Go through the data and copy each line that holds "SYNTH".

★ ★ ★ ★

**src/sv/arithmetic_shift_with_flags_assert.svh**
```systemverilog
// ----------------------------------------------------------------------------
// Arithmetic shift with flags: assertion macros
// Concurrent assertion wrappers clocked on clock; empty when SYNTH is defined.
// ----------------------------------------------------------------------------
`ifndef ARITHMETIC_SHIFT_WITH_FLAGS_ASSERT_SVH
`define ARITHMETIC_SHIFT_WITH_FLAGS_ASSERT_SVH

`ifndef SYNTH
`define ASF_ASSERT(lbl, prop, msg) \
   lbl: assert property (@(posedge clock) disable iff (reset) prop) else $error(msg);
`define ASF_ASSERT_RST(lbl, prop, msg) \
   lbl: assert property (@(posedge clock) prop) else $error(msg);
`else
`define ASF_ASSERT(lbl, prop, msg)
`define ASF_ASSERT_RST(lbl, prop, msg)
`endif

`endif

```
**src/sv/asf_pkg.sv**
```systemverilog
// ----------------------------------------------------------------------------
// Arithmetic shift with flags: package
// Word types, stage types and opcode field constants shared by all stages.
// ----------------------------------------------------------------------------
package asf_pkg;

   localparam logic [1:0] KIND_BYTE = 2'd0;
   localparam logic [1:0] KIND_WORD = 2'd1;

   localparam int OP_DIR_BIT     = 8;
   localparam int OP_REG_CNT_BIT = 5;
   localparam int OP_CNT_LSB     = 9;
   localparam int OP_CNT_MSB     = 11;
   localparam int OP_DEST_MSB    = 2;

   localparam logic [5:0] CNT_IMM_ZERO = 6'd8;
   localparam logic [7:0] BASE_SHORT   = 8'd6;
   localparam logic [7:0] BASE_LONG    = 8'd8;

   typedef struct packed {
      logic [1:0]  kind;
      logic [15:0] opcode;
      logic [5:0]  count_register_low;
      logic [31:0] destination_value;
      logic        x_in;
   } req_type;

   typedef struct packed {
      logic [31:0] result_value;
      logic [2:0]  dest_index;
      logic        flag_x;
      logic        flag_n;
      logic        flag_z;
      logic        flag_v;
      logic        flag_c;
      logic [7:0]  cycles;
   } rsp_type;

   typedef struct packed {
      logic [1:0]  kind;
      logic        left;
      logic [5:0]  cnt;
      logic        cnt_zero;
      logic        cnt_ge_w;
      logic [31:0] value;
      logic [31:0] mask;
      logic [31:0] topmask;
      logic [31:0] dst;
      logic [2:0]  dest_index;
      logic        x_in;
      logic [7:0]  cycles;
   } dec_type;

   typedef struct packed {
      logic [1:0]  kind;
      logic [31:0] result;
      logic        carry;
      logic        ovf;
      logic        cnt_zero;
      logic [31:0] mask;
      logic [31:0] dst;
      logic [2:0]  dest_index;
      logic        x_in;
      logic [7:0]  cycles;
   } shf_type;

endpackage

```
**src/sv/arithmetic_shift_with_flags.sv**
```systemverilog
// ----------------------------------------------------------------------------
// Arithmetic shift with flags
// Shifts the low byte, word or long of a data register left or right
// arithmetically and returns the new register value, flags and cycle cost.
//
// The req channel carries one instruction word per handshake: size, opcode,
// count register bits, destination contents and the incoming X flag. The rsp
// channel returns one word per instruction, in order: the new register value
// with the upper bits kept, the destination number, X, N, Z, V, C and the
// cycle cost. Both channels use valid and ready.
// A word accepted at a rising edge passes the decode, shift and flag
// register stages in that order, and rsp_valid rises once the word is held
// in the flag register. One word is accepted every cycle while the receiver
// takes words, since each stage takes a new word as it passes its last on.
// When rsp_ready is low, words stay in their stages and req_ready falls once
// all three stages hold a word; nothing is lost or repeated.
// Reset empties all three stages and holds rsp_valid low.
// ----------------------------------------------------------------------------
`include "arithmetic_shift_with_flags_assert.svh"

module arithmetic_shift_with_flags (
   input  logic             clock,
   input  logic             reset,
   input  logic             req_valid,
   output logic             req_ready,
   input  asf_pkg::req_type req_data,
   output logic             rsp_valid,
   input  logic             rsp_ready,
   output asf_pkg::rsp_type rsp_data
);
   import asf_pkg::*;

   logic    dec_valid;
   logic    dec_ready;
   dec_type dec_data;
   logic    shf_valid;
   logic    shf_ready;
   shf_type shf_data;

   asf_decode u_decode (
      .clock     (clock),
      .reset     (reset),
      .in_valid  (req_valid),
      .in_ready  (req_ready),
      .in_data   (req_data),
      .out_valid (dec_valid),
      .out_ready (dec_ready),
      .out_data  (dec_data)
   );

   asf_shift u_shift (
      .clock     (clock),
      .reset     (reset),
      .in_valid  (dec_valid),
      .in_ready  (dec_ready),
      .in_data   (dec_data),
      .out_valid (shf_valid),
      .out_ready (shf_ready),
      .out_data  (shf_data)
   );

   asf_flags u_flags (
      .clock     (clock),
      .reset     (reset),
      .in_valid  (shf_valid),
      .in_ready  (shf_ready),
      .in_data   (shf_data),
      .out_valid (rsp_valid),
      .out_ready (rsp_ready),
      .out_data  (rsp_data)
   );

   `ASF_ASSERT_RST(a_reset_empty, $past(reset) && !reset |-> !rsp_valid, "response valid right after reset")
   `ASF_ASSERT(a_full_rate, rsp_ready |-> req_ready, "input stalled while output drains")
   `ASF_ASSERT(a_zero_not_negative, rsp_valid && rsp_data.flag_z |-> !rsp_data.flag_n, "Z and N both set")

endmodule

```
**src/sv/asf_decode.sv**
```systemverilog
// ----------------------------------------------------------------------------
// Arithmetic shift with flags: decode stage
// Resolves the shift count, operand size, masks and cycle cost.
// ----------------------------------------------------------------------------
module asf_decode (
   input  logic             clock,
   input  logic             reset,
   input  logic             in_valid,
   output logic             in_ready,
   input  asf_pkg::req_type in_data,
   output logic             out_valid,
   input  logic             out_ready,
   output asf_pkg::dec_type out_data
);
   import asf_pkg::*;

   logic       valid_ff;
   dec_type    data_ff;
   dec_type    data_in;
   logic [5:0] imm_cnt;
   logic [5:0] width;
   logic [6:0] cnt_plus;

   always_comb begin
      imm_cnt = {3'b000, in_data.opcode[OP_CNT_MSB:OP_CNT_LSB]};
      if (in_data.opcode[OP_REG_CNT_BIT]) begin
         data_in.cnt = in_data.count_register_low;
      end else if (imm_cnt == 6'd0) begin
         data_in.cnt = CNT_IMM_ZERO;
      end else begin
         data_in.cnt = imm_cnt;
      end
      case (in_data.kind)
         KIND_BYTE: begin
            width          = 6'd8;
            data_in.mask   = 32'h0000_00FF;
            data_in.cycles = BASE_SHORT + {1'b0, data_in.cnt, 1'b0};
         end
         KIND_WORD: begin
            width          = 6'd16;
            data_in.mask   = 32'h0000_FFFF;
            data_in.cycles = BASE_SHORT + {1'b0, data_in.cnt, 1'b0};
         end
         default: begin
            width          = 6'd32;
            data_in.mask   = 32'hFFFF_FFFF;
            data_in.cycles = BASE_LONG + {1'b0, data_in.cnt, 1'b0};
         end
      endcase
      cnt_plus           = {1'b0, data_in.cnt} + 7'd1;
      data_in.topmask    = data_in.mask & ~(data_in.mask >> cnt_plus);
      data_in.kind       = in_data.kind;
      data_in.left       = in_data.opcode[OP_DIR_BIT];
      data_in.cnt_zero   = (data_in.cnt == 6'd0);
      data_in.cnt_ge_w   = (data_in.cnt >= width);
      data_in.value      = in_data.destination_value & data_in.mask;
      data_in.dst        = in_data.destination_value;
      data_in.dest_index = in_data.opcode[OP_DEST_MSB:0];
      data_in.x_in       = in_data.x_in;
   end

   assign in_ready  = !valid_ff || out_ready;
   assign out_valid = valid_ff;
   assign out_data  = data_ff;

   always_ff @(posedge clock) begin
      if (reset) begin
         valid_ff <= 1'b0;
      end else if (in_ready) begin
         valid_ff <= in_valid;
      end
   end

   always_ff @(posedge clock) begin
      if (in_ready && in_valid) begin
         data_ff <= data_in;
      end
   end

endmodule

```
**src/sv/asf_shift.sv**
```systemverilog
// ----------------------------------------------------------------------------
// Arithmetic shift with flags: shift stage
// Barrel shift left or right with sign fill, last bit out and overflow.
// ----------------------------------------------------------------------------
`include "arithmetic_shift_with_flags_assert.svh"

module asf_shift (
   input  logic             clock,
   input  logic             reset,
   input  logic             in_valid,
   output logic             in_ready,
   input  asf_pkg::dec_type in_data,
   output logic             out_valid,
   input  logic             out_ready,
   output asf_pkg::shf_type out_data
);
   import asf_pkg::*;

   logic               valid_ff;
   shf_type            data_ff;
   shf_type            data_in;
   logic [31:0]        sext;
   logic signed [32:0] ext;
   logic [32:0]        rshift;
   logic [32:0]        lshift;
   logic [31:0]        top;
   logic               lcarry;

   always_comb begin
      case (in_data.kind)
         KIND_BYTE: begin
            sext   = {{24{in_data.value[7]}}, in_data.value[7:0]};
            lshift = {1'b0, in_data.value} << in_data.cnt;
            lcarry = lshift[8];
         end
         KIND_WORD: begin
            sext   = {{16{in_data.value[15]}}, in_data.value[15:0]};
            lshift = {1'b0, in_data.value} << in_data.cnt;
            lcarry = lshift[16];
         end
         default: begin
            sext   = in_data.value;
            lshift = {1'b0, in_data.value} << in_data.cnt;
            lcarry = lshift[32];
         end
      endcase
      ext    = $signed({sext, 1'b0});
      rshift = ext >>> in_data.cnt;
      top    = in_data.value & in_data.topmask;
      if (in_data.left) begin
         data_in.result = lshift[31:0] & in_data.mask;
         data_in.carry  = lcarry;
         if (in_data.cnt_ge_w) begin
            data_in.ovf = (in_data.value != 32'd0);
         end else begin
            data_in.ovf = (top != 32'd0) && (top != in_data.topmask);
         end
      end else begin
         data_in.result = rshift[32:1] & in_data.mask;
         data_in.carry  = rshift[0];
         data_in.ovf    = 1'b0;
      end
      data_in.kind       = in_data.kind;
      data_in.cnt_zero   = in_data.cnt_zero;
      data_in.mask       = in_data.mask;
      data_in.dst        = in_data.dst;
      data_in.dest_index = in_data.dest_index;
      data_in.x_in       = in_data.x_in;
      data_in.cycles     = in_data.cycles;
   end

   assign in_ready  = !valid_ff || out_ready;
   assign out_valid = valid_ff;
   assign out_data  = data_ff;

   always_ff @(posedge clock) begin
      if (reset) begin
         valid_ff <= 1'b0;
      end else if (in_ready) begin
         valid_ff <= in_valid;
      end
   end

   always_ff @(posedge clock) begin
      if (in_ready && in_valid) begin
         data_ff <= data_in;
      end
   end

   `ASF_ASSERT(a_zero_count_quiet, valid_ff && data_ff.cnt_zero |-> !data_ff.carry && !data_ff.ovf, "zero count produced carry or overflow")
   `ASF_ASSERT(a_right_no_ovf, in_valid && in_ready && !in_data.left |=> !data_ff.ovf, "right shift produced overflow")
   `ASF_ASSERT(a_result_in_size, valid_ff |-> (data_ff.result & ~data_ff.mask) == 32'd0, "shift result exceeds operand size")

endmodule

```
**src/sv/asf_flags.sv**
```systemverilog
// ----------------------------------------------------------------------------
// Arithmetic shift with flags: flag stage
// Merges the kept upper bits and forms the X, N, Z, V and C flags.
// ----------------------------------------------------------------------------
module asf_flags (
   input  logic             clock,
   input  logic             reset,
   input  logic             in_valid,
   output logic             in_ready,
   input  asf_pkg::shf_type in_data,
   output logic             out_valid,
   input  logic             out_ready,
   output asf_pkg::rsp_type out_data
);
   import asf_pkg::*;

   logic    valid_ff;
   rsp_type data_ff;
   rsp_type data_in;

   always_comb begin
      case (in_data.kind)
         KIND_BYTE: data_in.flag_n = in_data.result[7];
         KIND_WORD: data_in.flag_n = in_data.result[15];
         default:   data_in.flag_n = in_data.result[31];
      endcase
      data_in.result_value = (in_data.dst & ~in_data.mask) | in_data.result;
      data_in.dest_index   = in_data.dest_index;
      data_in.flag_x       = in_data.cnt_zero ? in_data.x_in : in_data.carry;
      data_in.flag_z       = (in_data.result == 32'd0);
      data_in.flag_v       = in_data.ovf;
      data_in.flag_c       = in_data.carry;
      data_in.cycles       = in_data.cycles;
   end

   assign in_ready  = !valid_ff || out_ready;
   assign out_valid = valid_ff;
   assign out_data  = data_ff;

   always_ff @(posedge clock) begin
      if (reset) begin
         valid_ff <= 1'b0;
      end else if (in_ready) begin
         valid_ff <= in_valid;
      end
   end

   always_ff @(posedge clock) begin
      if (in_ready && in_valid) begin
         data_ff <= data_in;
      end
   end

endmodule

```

★ ★ ★ ★

-- Output for this exercise --
// Concurrent assertion wrappers clocked on clock; empty when SYNTH is defined.
`ifndef SYNTH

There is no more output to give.